Required action: Provide an exact copy of the lines from the beginning of the records through the line that includes "new break-link window", and of no others.

Extracted records:

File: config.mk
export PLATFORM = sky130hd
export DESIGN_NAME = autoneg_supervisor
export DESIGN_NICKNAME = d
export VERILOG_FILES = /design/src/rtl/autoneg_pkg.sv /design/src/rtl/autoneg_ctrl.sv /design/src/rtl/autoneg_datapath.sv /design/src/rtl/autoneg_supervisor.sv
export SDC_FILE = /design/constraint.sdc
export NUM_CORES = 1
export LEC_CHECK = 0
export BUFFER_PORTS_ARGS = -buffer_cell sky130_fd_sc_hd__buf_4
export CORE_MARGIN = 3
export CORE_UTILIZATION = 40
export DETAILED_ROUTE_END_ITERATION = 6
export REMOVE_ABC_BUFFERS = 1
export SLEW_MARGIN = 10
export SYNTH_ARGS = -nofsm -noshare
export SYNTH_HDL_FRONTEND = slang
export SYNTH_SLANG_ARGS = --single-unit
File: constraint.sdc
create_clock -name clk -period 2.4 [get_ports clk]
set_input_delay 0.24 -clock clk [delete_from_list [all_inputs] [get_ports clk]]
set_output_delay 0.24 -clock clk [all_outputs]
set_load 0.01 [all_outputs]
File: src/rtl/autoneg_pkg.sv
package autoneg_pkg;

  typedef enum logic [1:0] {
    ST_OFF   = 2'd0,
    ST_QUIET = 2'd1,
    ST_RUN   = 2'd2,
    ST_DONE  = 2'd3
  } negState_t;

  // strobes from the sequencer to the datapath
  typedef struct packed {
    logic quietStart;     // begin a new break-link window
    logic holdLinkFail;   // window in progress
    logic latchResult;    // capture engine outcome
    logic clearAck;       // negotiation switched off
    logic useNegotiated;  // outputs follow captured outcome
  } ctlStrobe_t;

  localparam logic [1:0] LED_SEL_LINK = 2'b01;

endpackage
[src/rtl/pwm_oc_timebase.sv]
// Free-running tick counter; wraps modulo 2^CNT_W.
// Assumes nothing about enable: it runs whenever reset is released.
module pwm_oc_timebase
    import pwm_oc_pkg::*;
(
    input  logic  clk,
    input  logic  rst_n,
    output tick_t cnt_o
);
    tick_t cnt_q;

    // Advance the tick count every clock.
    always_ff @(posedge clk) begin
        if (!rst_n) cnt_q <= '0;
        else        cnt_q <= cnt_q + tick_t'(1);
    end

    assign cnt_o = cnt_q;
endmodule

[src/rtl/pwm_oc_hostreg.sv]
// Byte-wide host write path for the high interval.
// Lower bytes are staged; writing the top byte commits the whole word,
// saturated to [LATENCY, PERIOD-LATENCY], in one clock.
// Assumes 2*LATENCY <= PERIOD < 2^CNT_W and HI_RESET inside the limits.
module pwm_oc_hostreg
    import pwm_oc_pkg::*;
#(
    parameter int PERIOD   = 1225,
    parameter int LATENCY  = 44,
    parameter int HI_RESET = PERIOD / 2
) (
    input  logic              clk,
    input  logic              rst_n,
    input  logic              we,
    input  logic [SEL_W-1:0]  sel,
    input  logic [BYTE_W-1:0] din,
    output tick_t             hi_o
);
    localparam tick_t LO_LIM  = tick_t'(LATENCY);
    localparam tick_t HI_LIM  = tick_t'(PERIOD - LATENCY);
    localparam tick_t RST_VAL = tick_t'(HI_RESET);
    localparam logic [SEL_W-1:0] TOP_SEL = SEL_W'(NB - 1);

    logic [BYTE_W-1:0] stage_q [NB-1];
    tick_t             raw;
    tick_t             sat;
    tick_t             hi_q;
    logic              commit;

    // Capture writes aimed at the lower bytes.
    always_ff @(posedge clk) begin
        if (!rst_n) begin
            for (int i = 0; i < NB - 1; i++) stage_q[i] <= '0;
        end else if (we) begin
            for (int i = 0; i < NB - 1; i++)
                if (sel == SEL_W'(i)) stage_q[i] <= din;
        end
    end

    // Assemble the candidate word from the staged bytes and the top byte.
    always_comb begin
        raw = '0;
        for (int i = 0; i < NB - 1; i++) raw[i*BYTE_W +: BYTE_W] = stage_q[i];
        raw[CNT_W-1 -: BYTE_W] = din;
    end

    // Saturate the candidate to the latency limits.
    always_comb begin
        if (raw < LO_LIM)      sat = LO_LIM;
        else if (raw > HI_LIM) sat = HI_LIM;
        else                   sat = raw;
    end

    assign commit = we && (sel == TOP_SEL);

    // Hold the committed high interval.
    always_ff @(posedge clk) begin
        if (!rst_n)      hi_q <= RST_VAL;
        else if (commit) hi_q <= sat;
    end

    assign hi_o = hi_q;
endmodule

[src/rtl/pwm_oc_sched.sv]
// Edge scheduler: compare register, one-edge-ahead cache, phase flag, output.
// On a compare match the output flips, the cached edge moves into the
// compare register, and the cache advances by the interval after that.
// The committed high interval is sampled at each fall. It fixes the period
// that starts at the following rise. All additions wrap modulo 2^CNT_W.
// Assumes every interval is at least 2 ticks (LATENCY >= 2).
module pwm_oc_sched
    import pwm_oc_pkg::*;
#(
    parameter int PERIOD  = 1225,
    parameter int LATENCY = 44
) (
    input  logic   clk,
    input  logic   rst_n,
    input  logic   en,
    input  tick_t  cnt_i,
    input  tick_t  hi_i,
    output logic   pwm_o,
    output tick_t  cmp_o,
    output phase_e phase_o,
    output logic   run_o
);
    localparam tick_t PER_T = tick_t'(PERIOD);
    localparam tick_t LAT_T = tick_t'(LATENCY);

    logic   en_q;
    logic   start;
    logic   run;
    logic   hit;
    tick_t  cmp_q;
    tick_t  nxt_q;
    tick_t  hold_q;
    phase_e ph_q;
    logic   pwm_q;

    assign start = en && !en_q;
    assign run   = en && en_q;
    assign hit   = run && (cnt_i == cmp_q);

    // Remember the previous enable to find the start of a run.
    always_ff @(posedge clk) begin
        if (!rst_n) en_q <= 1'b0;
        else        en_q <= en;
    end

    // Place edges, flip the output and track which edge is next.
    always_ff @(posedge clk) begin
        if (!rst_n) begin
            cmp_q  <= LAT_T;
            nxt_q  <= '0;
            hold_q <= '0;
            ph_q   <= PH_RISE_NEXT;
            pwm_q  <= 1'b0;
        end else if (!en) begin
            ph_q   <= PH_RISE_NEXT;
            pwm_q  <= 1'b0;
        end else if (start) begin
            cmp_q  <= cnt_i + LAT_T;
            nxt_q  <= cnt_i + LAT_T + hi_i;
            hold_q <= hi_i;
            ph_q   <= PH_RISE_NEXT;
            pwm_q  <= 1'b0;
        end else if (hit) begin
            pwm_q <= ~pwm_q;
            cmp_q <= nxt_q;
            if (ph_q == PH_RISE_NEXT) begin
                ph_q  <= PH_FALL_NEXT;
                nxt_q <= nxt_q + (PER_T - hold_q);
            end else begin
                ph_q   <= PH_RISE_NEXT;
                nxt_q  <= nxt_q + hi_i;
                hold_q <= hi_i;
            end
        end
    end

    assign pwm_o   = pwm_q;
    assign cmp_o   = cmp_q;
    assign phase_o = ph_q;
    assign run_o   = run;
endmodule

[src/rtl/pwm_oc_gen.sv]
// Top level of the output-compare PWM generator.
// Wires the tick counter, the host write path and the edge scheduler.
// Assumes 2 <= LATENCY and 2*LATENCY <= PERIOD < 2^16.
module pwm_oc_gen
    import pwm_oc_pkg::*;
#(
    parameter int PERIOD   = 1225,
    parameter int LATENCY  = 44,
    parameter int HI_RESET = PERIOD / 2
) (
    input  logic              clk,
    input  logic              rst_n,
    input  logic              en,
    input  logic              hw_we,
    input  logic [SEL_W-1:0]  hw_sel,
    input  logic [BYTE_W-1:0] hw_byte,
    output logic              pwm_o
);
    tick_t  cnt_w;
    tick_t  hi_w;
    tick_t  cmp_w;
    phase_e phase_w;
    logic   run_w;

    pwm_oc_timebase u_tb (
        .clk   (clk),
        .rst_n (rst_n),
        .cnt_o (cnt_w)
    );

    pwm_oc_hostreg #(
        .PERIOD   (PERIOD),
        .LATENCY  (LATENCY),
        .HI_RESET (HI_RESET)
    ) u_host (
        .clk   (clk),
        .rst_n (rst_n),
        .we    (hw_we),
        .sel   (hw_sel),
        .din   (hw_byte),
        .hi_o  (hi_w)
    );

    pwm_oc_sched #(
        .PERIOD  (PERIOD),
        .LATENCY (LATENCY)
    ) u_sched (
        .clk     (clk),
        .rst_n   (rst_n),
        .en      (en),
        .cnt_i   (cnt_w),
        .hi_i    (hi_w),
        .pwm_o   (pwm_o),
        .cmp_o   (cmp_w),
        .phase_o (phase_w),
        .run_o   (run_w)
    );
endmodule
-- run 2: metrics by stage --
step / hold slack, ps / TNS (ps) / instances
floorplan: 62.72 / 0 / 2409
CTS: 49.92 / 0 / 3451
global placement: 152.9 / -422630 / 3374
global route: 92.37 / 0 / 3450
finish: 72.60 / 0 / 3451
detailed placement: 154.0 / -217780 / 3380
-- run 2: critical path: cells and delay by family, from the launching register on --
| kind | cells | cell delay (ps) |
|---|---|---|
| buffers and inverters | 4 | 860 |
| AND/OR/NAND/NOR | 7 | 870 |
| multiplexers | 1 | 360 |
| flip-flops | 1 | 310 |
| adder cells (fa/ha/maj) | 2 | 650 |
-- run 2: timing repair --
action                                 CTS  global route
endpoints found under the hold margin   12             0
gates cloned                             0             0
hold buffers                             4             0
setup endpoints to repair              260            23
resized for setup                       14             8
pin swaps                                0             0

Task response:
File: config.mk
export PLATFORM = sky130hd
export DESIGN_NAME = autoneg_supervisor
export DESIGN_NICKNAME = d
export VERILOG_FILES = /design/src/rtl/autoneg_pkg.sv /design/src/rtl/autoneg_ctrl.sv /design/src/rtl/autoneg_datapath.sv /design/src/rtl/autoneg_supervisor.sv
export SDC_FILE = /design/constraint.sdc
export NUM_CORES = 1
export LEC_CHECK = 0
export BUFFER_PORTS_ARGS = -buffer_cell sky130_fd_sc_hd__buf_4
export CORE_MARGIN = 3
export CORE_UTILIZATION = 40
export DETAILED_ROUTE_END_ITERATION = 6
export REMOVE_ABC_BUFFERS = 1
export SLEW_MARGIN = 10
export SYNTH_ARGS = -nofsm -noshare
export SYNTH_HDL_FRONTEND = slang
export SYNTH_SLANG_ARGS = --single-unit
File: constraint.sdc
create_clock -name clk -period 2.4 [get_ports clk]
set_input_delay 0.24 -clock clk [delete_from_list [all_inputs] [get_ports clk]]
set_output_delay 0.24 -clock clk [all_outputs]
set_load 0.01 [all_outputs]
File: src/rtl/autoneg_pkg.sv
package autoneg_pkg;

  typedef enum logic [1:0] {
    ST_OFF   = 2'd0,
    ST_QUIET = 2'd1,
    ST_RUN   = 2'd2,
    ST_DONE  = 2'd3
  } negState_t;

  // strobes from the sequencer to the datapath
  typedef struct packed {
    logic quietStart;     // begin a new break-link window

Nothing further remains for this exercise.